Available records
----

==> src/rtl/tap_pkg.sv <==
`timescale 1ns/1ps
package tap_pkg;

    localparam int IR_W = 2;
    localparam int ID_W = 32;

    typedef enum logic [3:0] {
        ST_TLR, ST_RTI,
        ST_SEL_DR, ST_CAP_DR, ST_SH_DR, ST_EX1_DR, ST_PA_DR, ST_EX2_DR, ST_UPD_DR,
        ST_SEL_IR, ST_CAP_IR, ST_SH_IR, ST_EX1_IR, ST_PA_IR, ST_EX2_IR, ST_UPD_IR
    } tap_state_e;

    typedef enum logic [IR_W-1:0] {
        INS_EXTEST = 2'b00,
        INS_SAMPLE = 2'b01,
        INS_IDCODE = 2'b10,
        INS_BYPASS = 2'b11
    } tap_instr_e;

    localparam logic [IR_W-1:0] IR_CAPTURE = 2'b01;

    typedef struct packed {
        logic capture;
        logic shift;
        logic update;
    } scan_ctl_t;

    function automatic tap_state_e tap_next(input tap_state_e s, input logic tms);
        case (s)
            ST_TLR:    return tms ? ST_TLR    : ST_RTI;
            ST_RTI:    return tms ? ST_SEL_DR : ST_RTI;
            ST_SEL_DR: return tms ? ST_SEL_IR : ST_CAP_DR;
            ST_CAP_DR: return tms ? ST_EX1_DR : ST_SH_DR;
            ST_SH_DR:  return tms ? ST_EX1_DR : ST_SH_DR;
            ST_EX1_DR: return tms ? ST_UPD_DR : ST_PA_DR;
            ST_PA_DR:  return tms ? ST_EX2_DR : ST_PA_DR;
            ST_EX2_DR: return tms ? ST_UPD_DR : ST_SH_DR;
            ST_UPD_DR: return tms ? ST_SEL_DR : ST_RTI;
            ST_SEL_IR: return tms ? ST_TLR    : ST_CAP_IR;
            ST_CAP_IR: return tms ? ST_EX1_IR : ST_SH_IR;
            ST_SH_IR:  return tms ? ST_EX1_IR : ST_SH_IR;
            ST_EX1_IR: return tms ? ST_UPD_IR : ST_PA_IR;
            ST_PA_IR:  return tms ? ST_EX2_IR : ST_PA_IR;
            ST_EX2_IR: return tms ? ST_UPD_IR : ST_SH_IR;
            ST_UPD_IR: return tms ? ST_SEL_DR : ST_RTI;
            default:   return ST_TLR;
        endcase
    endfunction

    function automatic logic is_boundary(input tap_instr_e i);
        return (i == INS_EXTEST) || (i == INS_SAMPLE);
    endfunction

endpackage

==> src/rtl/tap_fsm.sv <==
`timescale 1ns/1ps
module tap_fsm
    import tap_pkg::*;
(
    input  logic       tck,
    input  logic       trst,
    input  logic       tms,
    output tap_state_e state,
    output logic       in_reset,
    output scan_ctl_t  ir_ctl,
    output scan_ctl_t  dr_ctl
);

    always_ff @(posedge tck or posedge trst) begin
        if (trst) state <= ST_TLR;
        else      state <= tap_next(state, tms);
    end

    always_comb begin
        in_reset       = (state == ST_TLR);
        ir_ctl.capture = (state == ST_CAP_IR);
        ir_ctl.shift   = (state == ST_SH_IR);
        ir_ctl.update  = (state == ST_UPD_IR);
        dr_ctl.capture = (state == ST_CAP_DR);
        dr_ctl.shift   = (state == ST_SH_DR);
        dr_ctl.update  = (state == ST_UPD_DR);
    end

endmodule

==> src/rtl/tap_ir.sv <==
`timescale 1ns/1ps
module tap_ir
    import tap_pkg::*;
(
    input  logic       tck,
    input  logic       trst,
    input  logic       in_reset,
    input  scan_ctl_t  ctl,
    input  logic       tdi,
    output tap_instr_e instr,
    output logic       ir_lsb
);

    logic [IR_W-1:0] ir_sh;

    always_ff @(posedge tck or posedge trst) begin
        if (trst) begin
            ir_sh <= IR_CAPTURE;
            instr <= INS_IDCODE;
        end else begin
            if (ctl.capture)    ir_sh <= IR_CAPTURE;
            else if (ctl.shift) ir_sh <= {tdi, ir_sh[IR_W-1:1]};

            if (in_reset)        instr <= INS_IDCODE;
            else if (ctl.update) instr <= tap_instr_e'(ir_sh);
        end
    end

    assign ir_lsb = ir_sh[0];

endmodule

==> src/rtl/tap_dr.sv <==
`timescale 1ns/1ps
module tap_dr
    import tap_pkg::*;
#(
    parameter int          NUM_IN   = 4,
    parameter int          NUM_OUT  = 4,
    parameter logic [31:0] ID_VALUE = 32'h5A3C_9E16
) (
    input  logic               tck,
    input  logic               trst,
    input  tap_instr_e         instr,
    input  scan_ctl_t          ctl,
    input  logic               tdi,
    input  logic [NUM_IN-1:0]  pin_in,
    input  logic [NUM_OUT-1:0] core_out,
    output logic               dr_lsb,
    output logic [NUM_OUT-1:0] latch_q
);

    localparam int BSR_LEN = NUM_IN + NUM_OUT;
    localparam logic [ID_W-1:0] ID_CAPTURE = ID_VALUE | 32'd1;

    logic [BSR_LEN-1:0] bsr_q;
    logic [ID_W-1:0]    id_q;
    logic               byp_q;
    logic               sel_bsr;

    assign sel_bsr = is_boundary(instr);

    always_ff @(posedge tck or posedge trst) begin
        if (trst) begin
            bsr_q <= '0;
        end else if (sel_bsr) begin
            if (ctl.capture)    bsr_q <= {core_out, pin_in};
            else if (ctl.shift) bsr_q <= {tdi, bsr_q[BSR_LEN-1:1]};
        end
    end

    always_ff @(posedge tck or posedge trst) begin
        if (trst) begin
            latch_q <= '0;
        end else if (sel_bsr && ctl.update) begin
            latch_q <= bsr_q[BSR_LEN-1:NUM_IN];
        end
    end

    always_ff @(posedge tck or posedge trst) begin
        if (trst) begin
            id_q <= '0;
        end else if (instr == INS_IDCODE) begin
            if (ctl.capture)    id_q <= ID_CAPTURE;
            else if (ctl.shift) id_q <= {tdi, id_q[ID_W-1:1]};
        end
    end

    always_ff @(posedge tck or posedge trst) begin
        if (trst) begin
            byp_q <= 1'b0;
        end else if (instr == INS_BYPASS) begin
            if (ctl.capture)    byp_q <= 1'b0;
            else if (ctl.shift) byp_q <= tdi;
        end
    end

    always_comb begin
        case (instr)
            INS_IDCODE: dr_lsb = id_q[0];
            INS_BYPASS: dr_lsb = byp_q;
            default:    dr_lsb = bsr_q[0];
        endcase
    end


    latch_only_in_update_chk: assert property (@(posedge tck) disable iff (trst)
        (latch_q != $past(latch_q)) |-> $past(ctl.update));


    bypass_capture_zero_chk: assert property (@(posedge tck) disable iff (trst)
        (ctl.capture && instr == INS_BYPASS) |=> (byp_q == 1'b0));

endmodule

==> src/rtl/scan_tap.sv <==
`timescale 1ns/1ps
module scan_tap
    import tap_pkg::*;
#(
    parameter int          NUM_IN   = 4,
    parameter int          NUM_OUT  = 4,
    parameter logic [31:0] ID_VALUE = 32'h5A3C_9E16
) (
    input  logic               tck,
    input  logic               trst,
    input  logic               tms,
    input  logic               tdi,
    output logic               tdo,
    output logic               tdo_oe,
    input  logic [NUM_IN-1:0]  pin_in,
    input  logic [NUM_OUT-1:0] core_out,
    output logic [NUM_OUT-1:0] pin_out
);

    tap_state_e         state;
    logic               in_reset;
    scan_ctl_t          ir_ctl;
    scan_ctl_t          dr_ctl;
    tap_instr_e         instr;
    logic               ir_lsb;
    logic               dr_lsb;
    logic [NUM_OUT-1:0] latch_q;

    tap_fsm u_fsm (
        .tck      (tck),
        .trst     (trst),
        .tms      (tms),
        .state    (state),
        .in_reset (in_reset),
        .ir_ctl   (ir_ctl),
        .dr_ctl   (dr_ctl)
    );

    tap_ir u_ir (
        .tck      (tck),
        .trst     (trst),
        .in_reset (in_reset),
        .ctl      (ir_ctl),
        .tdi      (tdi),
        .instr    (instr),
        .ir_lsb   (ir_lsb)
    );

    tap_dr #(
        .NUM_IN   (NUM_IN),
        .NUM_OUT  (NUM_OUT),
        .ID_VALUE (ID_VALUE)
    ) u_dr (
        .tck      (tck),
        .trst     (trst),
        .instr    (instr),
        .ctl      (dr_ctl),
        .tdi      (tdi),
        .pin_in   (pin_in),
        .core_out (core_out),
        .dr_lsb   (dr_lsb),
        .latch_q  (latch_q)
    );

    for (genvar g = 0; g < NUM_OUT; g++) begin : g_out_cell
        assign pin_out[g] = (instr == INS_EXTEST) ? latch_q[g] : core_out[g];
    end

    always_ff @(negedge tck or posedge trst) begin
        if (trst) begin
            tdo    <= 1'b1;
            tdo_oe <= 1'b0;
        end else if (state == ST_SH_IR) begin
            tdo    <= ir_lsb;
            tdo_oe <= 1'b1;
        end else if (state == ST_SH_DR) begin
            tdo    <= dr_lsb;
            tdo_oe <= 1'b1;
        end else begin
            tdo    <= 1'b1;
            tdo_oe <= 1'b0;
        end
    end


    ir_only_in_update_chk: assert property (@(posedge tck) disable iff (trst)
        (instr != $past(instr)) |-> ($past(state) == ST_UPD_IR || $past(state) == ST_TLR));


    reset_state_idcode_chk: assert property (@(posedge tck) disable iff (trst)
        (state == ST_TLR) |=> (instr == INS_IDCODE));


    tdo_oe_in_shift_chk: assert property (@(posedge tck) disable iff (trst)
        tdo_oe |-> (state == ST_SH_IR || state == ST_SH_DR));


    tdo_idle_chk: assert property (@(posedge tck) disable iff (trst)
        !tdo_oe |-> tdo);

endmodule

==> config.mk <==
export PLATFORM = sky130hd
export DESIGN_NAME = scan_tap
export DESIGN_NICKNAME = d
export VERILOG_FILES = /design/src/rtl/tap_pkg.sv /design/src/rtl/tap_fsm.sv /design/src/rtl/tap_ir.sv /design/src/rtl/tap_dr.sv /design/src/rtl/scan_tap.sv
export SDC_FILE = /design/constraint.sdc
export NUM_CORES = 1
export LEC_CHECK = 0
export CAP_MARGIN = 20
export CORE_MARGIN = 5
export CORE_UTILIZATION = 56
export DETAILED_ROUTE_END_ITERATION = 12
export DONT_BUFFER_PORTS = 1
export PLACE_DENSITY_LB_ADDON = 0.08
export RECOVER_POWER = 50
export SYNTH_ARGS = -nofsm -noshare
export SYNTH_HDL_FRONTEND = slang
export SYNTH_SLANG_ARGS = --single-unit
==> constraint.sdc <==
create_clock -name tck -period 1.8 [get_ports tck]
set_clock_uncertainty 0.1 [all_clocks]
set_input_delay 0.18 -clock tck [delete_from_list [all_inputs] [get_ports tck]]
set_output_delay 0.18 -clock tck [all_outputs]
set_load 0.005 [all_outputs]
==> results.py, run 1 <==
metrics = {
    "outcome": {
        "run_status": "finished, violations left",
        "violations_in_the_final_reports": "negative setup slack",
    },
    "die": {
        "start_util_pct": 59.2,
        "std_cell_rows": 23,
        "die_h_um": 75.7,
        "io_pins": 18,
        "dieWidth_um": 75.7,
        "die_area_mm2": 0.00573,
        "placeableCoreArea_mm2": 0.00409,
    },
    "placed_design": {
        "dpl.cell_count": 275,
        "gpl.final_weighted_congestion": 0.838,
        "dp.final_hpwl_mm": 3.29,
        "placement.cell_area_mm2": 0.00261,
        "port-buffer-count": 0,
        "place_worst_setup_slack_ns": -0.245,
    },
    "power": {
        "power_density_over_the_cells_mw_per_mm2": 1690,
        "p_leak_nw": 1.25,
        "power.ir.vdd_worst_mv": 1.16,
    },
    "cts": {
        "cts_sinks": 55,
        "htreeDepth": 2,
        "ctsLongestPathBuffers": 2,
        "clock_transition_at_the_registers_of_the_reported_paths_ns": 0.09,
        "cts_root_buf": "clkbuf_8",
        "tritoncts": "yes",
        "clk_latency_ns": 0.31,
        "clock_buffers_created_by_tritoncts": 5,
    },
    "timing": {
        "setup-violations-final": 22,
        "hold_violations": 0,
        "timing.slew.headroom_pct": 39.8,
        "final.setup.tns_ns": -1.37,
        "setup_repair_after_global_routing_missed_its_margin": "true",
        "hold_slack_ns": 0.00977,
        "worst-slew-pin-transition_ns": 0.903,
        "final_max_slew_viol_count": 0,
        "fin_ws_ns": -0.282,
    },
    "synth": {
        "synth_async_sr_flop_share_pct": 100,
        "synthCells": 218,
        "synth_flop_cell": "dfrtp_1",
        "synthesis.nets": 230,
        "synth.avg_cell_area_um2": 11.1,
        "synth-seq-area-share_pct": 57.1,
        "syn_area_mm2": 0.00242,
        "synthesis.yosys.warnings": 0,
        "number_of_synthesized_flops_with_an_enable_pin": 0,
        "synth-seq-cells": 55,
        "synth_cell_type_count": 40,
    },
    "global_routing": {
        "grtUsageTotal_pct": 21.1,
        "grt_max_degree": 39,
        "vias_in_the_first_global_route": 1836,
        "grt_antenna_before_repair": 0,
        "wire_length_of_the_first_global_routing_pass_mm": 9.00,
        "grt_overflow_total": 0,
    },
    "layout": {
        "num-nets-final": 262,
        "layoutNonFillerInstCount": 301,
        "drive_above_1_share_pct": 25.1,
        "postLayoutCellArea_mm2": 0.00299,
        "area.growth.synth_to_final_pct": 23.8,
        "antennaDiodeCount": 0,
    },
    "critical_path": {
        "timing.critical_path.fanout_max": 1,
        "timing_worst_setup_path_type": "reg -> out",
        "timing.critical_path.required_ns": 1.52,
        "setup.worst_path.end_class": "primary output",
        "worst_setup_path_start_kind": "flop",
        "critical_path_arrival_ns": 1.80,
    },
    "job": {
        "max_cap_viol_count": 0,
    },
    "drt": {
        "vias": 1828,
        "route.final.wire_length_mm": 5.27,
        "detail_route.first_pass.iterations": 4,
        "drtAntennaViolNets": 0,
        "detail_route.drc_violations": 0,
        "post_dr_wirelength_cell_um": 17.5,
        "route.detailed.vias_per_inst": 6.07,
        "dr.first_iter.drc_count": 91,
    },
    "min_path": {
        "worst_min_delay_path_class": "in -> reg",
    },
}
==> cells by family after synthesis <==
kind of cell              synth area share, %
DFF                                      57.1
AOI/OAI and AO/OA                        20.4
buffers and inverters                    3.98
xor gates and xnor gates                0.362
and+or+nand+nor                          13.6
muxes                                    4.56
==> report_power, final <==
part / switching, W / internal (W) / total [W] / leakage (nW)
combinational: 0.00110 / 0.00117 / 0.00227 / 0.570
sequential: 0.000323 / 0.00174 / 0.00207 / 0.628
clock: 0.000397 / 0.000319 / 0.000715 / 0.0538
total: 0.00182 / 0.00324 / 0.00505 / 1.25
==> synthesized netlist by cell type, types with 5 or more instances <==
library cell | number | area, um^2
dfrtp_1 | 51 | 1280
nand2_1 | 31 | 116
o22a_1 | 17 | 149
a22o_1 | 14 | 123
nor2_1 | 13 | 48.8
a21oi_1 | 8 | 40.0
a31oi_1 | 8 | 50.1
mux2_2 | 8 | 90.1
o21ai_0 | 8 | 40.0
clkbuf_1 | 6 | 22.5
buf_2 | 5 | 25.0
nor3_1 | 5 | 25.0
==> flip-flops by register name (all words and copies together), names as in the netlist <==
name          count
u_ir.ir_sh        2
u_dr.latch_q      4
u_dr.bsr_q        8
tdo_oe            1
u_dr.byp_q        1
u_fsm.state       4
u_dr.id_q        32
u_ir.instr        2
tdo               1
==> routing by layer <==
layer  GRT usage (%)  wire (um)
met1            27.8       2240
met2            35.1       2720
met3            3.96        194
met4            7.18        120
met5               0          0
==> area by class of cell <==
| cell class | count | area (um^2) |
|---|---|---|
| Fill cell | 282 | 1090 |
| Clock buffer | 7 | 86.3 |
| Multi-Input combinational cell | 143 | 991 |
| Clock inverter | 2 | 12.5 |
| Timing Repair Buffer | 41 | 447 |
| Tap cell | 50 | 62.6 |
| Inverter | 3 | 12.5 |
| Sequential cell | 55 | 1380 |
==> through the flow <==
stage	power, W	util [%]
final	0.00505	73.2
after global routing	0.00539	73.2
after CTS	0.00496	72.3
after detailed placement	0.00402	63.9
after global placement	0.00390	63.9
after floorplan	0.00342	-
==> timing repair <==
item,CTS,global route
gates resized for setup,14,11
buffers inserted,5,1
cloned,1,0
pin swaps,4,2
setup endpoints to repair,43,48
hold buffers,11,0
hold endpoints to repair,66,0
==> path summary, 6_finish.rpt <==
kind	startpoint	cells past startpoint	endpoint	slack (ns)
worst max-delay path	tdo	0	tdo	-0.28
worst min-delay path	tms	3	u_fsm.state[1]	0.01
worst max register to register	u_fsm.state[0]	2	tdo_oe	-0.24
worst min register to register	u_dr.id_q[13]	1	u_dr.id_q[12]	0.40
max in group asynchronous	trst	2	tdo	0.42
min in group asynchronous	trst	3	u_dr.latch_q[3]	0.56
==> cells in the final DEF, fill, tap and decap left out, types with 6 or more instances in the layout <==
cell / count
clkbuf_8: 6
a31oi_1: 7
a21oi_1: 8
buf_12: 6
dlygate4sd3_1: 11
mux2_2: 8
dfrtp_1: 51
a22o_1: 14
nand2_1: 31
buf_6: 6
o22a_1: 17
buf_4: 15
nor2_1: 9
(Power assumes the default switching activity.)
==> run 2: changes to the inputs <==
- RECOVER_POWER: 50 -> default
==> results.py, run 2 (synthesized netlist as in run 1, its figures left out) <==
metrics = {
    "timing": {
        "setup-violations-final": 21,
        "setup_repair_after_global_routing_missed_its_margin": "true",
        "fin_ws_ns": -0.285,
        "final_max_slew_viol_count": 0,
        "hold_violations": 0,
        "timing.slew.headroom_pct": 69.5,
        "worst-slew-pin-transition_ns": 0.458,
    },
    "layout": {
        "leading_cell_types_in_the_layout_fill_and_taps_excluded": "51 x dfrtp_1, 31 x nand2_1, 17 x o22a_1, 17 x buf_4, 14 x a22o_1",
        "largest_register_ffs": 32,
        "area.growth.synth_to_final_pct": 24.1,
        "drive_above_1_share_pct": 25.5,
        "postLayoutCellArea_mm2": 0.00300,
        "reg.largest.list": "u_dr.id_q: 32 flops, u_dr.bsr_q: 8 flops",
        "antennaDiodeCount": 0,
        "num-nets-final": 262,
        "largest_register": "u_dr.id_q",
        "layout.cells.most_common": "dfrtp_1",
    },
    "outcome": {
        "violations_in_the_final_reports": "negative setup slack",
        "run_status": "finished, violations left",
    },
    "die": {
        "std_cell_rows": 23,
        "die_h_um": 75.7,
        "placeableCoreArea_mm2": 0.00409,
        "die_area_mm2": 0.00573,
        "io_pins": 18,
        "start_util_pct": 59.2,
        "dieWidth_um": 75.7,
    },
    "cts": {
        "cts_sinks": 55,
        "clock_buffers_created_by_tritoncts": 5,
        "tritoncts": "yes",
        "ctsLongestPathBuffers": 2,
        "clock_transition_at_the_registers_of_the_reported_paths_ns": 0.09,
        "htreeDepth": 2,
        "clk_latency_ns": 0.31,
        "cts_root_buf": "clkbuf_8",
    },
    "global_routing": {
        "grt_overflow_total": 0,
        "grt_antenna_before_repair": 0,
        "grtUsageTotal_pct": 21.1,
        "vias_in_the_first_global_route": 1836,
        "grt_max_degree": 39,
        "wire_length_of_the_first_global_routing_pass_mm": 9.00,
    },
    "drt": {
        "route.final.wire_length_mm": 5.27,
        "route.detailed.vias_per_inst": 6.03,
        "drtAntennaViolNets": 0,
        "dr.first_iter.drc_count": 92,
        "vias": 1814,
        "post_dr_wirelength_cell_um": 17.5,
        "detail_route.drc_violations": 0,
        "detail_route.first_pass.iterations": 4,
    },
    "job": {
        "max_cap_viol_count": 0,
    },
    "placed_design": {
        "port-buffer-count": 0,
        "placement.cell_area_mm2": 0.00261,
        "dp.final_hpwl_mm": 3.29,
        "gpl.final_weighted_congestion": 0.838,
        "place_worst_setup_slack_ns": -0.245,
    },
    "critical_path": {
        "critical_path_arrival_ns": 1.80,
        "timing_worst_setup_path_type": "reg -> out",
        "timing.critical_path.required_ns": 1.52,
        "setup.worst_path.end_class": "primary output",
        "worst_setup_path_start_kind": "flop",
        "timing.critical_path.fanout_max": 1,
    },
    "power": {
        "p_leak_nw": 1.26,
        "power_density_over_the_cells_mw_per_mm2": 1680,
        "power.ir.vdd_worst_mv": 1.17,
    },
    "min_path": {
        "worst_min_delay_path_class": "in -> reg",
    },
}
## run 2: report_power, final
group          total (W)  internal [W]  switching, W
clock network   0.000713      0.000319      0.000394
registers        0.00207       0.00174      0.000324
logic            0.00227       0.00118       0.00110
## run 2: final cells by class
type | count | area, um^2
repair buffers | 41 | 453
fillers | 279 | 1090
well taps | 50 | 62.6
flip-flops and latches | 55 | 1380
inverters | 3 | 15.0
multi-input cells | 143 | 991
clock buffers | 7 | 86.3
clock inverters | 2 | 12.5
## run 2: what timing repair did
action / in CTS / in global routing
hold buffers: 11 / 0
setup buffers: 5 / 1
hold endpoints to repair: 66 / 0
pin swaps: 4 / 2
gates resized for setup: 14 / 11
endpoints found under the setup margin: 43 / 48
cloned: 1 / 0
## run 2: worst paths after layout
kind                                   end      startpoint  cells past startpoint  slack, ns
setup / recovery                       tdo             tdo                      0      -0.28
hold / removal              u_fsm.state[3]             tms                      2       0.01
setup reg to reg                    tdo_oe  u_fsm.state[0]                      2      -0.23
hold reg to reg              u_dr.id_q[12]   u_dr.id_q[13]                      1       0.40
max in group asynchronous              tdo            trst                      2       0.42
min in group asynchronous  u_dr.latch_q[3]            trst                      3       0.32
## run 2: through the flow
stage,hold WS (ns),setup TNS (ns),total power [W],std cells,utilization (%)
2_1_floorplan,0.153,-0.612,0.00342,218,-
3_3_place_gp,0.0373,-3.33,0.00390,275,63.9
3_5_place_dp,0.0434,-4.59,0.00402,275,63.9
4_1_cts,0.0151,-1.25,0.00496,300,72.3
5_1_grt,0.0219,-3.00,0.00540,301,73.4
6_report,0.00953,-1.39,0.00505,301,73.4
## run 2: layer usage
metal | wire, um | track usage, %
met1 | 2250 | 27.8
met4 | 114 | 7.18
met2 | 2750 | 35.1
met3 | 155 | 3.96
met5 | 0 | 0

----

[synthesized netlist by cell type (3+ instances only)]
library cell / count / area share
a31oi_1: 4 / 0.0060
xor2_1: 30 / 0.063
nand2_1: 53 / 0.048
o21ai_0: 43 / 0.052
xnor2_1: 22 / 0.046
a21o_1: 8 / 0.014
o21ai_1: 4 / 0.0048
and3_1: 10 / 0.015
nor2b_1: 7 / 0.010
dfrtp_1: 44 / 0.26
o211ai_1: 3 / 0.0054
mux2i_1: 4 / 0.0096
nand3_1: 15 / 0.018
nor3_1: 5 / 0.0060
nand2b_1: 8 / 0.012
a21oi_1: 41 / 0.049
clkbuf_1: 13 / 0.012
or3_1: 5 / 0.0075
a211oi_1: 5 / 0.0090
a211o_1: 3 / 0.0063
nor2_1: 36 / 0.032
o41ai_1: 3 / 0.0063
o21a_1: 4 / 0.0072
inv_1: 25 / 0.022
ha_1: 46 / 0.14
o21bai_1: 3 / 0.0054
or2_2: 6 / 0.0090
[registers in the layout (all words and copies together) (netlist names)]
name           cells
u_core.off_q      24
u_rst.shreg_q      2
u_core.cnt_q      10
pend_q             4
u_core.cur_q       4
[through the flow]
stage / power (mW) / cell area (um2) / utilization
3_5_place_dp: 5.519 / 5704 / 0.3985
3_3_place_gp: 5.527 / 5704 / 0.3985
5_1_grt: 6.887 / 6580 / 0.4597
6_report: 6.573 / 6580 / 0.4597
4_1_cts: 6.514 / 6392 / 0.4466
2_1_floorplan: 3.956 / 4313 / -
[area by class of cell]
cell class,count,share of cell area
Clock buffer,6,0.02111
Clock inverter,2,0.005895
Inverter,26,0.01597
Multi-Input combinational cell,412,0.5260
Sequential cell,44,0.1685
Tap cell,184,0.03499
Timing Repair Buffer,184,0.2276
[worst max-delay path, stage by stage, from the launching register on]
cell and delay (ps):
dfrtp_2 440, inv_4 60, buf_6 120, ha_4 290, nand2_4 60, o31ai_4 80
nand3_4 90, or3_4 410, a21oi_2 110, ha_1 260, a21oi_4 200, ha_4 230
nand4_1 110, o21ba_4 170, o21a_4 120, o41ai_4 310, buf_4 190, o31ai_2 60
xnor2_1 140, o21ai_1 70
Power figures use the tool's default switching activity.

----

Exercise description
Using the listing above, return word for word each line from the one that has "nor2b_1: 7 / 0.010" through the one that has "Inverter,26,0.01597", and no line outside that range.

Exercise result
nor2b_1: 7 / 0.010
dfrtp_1: 44 / 0.26
o211ai_1: 3 / 0.0054
mux2i_1: 4 / 0.0096
nand3_1: 15 / 0.018
nor3_1: 5 / 0.0060
nand2b_1: 8 / 0.012
a21oi_1: 41 / 0.049
clkbuf_1: 13 / 0.012
or3_1: 5 / 0.0075
a211oi_1: 5 / 0.0090
a211o_1: 3 / 0.0063
nor2_1: 36 / 0.032
o41ai_1: 3 / 0.0063
o21a_1: 4 / 0.0072
inv_1: 25 / 0.022
ha_1: 46 / 0.14
o21bai_1: 3 / 0.0054
or2_2: 6 / 0.0090
[registers in the layout (all words and copies together) (netlist names)]
name           cells
u_core.off_q      24
u_rst.shreg_q      2
u_core.cnt_q      10
pend_q             4
u_core.cur_q       4
[through the flow]
stage / power (mW) / cell area (um2) / utilization
3_5_place_dp: 5.519 / 5704 / 0.3985
3_3_place_gp: 5.527 / 5704 / 0.3985
5_1_grt: 6.887 / 6580 / 0.4597
6_report: 6.573 / 6580 / 0.4597
4_1_cts: 6.514 / 6392 / 0.4466
2_1_floorplan: 3.956 / 4313 / -
[area by class of cell]
cell class,count,share of cell area
Clock buffer,6,0.02111
Clock inverter,2,0.005895
Inverter,26,0.01597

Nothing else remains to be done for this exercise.